_What this task involves_
Pull from the data below each line where the word "included" occurs, and copy it.

_Dataset entries_
◆ ◆ ◆

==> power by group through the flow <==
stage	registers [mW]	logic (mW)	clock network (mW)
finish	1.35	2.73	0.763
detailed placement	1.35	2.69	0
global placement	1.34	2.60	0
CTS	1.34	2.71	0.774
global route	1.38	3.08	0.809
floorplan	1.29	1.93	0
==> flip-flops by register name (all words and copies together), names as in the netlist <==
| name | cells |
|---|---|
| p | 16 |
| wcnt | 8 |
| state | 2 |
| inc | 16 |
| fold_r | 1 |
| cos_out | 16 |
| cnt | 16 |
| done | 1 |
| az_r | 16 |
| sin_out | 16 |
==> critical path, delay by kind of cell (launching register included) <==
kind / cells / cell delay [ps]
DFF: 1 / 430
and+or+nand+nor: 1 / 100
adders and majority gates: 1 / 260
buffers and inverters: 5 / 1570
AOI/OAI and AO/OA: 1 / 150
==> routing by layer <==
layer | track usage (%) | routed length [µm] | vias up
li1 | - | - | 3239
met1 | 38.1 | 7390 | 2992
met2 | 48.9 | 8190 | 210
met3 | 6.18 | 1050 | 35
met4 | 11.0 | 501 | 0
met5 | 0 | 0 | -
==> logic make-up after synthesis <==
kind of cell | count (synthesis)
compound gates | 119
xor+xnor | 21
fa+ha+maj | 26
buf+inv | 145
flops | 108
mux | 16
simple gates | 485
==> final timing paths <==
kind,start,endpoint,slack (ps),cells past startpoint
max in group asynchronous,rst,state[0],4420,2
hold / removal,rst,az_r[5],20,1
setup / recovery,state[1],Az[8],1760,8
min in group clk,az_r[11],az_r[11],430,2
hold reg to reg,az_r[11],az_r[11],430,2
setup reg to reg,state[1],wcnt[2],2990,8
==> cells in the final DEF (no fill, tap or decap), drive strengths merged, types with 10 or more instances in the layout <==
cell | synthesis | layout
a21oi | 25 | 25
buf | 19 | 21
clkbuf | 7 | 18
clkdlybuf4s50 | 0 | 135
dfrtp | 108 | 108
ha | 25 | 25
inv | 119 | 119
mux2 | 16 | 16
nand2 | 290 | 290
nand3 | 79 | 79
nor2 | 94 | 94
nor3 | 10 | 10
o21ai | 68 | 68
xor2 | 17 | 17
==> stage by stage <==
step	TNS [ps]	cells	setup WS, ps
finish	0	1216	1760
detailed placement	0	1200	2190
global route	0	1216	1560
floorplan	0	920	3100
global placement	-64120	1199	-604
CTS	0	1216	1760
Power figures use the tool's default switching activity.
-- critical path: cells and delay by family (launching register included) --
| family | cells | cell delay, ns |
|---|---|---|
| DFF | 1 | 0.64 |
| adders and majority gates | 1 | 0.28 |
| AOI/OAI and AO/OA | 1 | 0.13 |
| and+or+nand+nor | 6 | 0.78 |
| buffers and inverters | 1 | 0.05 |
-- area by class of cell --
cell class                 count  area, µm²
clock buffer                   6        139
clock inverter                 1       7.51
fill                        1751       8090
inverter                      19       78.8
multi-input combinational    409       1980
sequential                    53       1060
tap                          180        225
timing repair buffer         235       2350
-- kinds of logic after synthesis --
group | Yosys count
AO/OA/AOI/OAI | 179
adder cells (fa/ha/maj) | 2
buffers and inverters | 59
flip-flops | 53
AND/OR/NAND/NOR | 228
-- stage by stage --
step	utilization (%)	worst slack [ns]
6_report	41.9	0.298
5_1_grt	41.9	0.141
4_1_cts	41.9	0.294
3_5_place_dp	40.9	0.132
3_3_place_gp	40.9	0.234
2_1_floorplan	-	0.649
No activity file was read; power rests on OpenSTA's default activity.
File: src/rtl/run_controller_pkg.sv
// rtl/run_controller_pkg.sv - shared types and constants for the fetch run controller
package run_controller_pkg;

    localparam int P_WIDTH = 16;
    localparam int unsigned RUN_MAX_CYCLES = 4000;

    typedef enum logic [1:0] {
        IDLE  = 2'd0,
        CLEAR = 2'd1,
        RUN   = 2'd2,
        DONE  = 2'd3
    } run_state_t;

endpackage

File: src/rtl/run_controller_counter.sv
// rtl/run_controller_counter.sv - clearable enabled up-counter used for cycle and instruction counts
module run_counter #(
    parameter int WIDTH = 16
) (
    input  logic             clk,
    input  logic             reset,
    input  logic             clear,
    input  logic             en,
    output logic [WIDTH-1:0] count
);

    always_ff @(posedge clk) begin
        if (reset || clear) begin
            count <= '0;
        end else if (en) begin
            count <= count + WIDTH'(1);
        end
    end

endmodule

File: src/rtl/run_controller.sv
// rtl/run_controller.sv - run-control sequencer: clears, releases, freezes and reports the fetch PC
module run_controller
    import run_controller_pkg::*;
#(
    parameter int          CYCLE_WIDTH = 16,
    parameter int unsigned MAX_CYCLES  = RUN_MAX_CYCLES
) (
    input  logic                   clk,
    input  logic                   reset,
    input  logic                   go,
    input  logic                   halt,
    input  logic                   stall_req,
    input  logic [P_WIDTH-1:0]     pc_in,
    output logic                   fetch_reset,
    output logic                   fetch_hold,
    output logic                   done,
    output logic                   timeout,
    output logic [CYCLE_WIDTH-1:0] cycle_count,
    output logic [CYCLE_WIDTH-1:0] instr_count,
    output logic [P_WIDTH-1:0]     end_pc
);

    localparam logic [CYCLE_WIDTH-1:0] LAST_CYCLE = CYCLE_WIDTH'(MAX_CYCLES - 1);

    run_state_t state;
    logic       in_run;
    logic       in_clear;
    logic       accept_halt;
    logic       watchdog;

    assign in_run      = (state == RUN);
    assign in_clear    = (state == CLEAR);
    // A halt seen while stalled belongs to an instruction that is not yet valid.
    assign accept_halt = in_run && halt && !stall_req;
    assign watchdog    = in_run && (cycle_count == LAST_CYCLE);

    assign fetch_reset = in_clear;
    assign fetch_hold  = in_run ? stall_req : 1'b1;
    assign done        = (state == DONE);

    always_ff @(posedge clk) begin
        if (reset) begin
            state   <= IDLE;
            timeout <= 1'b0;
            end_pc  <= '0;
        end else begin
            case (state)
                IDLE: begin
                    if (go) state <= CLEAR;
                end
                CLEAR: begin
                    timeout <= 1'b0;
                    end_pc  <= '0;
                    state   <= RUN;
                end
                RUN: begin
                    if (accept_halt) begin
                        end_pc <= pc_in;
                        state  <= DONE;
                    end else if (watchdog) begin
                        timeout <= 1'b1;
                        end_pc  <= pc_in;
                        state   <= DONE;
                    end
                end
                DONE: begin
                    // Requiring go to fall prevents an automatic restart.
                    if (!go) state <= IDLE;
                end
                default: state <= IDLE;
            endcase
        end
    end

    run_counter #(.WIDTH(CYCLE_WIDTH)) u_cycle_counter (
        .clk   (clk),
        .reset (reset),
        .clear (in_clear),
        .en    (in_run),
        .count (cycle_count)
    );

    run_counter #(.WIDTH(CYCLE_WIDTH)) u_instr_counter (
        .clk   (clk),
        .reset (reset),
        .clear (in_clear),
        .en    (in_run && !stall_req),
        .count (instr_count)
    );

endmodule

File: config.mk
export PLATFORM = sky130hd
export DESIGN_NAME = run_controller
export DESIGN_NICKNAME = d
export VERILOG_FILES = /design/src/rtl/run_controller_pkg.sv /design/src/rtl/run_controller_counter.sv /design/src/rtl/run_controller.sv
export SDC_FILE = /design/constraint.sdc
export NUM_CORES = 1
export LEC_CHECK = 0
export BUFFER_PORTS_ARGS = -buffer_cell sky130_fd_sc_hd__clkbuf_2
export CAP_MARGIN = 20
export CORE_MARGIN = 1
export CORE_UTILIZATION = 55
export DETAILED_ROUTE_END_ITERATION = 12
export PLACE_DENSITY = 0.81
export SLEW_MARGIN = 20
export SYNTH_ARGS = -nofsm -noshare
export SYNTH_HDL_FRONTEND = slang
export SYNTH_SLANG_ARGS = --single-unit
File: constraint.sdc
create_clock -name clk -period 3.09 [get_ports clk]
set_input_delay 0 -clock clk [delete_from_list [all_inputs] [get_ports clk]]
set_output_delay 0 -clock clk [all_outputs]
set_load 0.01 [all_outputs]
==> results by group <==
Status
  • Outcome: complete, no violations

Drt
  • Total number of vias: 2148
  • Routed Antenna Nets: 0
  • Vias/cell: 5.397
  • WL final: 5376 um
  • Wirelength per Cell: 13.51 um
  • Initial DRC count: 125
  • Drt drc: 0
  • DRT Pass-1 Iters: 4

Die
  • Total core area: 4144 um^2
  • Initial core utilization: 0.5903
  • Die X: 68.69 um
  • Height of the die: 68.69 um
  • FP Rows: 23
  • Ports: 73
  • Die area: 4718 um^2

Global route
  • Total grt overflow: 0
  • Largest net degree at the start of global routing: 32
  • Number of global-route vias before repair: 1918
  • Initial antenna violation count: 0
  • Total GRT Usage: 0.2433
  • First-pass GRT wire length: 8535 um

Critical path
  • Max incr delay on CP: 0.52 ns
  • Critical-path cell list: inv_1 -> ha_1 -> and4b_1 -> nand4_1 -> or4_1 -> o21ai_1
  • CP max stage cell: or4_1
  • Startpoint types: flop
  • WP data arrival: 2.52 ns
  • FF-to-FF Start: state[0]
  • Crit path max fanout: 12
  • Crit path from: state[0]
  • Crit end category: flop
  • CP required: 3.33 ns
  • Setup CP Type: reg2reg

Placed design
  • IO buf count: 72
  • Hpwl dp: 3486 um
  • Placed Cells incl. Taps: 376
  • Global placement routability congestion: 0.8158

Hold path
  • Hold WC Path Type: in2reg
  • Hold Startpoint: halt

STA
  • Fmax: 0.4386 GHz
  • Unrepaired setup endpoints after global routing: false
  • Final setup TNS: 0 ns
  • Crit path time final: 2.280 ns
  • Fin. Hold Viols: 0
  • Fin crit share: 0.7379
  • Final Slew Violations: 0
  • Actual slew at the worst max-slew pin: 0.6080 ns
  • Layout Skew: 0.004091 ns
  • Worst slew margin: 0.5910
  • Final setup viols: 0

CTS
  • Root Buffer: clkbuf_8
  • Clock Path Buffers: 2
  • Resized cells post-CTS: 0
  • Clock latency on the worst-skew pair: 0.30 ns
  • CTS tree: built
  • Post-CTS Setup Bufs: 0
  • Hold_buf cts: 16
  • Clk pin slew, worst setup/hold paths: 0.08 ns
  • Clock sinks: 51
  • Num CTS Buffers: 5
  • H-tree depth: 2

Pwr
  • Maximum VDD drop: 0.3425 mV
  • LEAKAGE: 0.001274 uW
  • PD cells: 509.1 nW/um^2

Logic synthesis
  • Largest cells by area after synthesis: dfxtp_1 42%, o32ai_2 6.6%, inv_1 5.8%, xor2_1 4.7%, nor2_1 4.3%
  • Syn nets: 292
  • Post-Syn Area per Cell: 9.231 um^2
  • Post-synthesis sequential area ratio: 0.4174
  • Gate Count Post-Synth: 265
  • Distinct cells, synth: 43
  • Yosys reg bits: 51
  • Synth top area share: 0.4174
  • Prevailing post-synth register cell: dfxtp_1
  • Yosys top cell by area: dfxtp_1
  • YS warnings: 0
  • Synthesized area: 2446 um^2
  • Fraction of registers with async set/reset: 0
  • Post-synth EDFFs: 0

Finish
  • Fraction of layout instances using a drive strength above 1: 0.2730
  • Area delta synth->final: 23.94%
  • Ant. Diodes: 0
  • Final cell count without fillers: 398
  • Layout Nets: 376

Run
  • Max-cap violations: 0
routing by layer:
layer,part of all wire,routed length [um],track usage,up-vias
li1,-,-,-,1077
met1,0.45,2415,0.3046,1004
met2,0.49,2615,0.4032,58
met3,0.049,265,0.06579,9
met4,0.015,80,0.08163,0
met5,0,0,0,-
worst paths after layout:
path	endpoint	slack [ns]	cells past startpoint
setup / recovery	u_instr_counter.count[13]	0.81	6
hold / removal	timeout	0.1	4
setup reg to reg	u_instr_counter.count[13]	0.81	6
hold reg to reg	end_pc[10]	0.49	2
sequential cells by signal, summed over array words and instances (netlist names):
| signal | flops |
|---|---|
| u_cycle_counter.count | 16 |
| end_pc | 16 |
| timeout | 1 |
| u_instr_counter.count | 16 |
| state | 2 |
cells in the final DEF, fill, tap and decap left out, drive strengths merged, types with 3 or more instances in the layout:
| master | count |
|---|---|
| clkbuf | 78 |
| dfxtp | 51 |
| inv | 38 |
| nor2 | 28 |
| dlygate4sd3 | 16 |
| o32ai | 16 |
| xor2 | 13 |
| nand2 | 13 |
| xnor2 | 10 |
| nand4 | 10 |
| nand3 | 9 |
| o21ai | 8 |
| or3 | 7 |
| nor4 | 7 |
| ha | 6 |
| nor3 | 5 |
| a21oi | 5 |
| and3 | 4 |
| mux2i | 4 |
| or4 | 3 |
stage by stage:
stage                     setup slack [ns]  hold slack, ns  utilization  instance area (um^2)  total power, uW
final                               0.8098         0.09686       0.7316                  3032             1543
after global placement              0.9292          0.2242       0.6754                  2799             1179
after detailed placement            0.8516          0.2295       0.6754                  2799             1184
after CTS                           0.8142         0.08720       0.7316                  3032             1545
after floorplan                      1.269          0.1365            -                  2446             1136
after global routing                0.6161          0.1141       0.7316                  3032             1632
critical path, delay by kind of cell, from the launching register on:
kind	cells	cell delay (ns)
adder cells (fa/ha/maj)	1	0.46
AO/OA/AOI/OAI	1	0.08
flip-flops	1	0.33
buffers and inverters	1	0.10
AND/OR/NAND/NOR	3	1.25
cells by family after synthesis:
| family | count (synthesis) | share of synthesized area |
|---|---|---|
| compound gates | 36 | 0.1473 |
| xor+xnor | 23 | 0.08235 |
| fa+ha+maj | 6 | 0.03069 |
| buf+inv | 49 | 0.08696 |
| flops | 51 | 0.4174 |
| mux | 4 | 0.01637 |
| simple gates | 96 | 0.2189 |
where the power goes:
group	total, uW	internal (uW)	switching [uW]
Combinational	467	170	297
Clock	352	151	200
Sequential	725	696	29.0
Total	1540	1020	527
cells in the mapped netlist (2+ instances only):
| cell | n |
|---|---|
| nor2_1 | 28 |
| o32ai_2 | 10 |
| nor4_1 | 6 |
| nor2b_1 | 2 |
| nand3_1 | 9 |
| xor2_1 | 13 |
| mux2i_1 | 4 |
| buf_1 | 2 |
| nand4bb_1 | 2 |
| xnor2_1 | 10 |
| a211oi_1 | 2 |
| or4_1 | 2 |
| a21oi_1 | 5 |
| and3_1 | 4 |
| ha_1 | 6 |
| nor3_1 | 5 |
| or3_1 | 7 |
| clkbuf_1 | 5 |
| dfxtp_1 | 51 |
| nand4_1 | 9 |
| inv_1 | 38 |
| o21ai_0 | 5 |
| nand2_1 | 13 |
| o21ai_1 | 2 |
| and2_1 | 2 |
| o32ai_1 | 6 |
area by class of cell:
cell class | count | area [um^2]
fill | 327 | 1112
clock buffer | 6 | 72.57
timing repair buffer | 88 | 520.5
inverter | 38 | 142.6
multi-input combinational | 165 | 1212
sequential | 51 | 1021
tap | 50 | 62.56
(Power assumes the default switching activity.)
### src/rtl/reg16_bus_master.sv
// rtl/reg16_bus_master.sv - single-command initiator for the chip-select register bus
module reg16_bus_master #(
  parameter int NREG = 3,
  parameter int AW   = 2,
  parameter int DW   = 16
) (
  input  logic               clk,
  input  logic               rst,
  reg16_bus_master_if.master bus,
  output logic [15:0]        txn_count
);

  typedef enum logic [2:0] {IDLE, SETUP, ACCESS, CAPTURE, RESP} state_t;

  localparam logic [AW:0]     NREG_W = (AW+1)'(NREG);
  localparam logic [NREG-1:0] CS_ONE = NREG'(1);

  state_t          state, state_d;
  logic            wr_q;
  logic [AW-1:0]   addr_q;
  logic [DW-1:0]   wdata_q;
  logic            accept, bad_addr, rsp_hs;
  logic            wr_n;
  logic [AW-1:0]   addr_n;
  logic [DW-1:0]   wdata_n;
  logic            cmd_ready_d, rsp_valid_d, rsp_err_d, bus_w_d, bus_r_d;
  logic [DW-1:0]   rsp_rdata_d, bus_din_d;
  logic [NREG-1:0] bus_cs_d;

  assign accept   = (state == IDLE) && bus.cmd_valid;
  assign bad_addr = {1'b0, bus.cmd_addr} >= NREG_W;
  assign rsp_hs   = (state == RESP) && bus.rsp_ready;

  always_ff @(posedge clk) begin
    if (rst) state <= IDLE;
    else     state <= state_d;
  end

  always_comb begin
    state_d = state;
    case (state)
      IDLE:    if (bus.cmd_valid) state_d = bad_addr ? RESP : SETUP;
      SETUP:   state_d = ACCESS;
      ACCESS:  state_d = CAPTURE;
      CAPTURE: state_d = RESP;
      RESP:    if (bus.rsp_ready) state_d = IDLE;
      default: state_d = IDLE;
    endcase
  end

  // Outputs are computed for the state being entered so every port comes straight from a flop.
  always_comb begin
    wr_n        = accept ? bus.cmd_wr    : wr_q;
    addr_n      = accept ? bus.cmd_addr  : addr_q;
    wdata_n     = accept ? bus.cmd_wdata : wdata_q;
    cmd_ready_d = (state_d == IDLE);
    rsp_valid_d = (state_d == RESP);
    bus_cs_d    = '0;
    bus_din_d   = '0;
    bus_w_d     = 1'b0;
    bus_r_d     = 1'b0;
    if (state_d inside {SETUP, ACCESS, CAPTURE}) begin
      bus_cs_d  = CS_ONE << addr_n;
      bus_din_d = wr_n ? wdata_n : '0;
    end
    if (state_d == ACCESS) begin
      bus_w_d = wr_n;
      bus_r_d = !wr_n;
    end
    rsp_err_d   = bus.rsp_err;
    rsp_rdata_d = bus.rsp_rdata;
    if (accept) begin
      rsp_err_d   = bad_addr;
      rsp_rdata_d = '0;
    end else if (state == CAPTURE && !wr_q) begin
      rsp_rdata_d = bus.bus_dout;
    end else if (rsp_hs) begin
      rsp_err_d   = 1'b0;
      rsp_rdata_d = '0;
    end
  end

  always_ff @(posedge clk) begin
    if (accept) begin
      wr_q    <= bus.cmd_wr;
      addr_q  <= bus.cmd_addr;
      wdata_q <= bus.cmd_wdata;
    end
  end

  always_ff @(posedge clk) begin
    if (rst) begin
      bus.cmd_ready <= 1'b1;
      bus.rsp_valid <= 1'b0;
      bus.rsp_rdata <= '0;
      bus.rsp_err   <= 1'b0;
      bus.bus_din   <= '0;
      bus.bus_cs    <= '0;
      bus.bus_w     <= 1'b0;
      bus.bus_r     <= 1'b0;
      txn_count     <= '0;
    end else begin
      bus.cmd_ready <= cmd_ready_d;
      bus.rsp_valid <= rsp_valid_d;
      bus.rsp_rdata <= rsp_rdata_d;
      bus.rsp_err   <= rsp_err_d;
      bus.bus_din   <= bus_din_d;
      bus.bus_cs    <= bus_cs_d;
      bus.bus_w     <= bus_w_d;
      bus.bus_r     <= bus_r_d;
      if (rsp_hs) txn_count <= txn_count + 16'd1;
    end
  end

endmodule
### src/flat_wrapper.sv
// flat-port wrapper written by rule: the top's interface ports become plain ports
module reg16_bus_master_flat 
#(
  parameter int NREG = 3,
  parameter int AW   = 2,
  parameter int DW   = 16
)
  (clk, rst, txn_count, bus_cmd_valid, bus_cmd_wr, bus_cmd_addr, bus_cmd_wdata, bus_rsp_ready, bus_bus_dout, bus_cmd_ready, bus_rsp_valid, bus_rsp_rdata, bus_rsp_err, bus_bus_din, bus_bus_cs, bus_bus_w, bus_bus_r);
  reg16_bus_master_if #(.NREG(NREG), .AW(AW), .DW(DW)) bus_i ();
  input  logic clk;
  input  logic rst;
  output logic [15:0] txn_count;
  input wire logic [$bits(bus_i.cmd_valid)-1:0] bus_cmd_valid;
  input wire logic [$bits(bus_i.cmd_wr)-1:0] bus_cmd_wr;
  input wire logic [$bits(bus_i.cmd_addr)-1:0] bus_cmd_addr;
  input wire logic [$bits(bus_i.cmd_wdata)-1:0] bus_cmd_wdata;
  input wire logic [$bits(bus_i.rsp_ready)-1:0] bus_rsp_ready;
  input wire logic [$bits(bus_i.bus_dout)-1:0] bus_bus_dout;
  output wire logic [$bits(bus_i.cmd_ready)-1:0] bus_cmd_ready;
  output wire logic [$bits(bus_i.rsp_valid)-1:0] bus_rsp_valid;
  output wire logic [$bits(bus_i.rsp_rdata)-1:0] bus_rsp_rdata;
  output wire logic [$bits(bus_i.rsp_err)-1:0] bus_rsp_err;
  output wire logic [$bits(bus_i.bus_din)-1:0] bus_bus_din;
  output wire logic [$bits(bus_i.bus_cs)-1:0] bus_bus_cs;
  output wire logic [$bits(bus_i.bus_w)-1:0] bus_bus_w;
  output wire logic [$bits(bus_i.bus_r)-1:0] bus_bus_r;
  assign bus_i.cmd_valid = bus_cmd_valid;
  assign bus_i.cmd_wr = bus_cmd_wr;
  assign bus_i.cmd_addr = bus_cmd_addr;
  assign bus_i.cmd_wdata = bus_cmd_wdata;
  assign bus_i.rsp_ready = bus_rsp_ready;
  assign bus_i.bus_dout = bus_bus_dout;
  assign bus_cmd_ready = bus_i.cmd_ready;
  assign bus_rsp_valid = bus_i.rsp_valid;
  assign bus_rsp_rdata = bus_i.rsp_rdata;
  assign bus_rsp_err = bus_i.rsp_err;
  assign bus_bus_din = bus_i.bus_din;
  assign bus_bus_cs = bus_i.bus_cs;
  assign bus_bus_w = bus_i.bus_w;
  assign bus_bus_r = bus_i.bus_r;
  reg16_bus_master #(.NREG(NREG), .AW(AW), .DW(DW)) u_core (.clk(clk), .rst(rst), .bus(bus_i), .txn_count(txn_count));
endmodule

◆ ◆ ◆

_Reply_
==> critical path, delay by kind of cell (launching register included) <==
-- critical path: cells and delay by family (launching register included) --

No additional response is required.